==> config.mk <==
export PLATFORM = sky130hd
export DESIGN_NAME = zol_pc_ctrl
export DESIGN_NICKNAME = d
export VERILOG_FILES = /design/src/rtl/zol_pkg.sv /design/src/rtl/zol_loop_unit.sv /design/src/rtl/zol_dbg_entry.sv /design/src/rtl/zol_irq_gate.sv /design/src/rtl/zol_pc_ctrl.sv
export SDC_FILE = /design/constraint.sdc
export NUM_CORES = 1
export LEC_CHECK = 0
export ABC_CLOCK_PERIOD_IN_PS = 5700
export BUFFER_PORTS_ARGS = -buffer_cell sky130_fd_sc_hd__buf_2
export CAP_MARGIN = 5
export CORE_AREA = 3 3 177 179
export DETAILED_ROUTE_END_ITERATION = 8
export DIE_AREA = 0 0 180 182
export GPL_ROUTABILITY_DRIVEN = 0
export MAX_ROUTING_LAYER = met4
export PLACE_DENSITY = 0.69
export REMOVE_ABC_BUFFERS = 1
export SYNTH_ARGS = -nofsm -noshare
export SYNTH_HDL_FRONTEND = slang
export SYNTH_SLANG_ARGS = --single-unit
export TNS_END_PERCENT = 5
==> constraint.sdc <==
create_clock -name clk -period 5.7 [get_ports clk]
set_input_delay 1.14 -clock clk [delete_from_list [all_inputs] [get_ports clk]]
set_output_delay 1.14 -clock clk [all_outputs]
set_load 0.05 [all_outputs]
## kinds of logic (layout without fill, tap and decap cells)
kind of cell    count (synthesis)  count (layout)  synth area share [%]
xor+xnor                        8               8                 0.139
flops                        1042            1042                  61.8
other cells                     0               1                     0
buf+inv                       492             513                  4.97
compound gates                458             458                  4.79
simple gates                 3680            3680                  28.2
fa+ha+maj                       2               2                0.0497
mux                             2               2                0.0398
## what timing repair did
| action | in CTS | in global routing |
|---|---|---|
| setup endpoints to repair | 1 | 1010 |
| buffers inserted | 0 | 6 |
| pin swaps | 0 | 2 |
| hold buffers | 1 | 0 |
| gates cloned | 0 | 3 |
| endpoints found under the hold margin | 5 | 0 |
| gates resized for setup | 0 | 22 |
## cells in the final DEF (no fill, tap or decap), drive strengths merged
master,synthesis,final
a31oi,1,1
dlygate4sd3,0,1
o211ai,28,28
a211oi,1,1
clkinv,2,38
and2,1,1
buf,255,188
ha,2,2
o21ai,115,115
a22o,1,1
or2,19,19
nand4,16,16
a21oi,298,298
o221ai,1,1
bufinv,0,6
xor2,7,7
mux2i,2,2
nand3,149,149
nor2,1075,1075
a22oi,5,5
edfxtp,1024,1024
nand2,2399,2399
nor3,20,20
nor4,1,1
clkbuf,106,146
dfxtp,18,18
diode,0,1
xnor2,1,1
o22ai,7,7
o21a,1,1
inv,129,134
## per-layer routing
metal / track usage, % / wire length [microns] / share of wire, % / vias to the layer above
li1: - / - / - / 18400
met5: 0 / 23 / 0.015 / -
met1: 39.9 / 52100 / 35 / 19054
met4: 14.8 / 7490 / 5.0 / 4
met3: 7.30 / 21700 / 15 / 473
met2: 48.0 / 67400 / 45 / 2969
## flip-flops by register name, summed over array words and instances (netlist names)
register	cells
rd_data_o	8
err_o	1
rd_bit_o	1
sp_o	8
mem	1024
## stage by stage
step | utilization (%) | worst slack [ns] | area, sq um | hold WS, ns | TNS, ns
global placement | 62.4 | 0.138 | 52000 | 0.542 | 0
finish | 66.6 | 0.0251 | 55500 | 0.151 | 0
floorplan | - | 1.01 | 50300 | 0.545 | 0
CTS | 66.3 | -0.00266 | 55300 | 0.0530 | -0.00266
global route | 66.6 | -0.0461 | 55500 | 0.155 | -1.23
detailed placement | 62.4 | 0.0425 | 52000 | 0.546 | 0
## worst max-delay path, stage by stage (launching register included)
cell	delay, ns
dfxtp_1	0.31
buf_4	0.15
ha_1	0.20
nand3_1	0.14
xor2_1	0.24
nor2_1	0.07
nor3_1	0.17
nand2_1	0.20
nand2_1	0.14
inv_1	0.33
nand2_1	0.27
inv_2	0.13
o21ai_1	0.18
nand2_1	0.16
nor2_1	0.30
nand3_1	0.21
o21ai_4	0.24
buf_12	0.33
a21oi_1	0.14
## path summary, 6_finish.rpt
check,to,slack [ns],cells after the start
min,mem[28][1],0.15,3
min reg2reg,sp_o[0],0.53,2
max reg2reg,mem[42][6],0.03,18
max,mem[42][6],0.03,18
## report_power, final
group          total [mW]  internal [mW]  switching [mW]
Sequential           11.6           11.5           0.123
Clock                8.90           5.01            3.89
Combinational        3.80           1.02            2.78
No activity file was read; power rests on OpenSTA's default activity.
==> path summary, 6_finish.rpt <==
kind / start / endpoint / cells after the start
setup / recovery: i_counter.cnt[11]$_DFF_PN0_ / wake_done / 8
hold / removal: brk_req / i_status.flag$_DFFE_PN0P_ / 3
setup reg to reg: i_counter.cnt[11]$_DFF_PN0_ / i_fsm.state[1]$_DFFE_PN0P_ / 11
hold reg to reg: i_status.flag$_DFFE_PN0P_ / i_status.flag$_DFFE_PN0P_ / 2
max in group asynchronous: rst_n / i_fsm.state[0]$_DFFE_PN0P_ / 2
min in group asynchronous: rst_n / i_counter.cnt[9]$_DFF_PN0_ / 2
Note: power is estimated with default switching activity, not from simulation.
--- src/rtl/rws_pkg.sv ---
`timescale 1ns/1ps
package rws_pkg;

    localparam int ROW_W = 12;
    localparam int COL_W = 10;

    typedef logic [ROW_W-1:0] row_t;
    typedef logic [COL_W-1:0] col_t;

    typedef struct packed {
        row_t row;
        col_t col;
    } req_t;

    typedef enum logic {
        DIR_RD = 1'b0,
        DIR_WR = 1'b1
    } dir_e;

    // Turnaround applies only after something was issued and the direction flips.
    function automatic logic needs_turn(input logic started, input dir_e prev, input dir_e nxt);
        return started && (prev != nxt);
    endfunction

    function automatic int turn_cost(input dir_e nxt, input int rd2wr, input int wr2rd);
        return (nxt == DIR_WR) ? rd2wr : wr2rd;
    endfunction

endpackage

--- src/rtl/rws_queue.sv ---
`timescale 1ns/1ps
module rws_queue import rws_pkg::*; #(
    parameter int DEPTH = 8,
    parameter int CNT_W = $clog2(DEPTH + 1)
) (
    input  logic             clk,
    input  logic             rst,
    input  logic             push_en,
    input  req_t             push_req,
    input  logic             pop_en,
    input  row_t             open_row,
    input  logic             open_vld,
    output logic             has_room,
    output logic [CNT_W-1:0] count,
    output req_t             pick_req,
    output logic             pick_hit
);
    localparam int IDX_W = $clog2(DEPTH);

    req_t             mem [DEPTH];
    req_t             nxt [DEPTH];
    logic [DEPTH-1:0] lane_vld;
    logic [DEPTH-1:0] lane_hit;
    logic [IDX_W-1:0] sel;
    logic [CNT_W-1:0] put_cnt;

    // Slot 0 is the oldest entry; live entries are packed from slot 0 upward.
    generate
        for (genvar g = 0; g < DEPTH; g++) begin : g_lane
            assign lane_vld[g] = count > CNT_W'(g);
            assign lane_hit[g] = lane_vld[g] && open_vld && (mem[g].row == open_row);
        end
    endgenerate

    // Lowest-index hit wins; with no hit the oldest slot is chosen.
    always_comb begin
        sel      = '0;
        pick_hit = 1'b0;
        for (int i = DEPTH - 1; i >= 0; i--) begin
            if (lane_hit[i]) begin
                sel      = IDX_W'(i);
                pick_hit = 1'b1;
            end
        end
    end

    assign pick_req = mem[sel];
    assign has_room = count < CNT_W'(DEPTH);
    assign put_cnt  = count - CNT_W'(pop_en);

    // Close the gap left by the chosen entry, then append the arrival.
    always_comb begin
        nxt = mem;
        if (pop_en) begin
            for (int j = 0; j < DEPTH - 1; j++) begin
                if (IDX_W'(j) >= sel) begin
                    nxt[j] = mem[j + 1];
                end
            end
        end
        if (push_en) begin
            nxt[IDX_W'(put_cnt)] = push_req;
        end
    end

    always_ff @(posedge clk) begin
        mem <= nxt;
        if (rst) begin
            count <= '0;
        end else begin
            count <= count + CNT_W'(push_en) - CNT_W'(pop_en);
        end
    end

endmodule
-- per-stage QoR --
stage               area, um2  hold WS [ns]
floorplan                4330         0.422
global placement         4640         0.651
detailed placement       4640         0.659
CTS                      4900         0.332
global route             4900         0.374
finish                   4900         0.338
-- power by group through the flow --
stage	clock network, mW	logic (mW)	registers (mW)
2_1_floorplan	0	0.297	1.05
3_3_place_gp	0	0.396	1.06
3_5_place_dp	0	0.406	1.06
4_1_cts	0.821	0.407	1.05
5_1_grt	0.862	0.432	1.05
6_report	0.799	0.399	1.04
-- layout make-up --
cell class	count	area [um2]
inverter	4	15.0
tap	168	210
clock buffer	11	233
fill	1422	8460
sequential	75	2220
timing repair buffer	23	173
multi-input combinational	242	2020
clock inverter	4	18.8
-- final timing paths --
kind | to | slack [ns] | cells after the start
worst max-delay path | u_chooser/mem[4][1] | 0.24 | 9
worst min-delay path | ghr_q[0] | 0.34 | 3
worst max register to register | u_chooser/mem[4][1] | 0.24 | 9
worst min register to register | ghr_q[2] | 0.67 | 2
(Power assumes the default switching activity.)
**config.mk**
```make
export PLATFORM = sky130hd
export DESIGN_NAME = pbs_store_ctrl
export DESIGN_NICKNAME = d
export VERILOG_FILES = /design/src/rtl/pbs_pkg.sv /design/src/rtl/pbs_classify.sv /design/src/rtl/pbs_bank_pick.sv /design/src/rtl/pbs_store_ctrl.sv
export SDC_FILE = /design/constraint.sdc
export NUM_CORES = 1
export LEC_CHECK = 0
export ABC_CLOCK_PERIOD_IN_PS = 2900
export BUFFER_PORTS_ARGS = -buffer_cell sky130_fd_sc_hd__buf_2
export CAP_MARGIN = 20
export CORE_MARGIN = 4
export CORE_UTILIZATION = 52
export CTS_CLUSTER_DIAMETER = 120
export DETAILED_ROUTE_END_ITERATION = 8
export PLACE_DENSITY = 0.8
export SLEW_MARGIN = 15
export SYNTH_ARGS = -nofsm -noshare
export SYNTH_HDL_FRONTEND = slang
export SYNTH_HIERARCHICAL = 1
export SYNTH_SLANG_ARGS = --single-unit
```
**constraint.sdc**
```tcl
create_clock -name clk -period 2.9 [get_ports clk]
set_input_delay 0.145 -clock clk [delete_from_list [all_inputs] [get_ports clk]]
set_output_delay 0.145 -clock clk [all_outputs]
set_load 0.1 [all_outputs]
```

================================

EXERCISE REQUIREMENTS:
Find and show each line of the listing with the word "summary".

TASK RESPONSE:
## path summary, 6_finish.rpt
==> path summary, 6_finish.rpt <==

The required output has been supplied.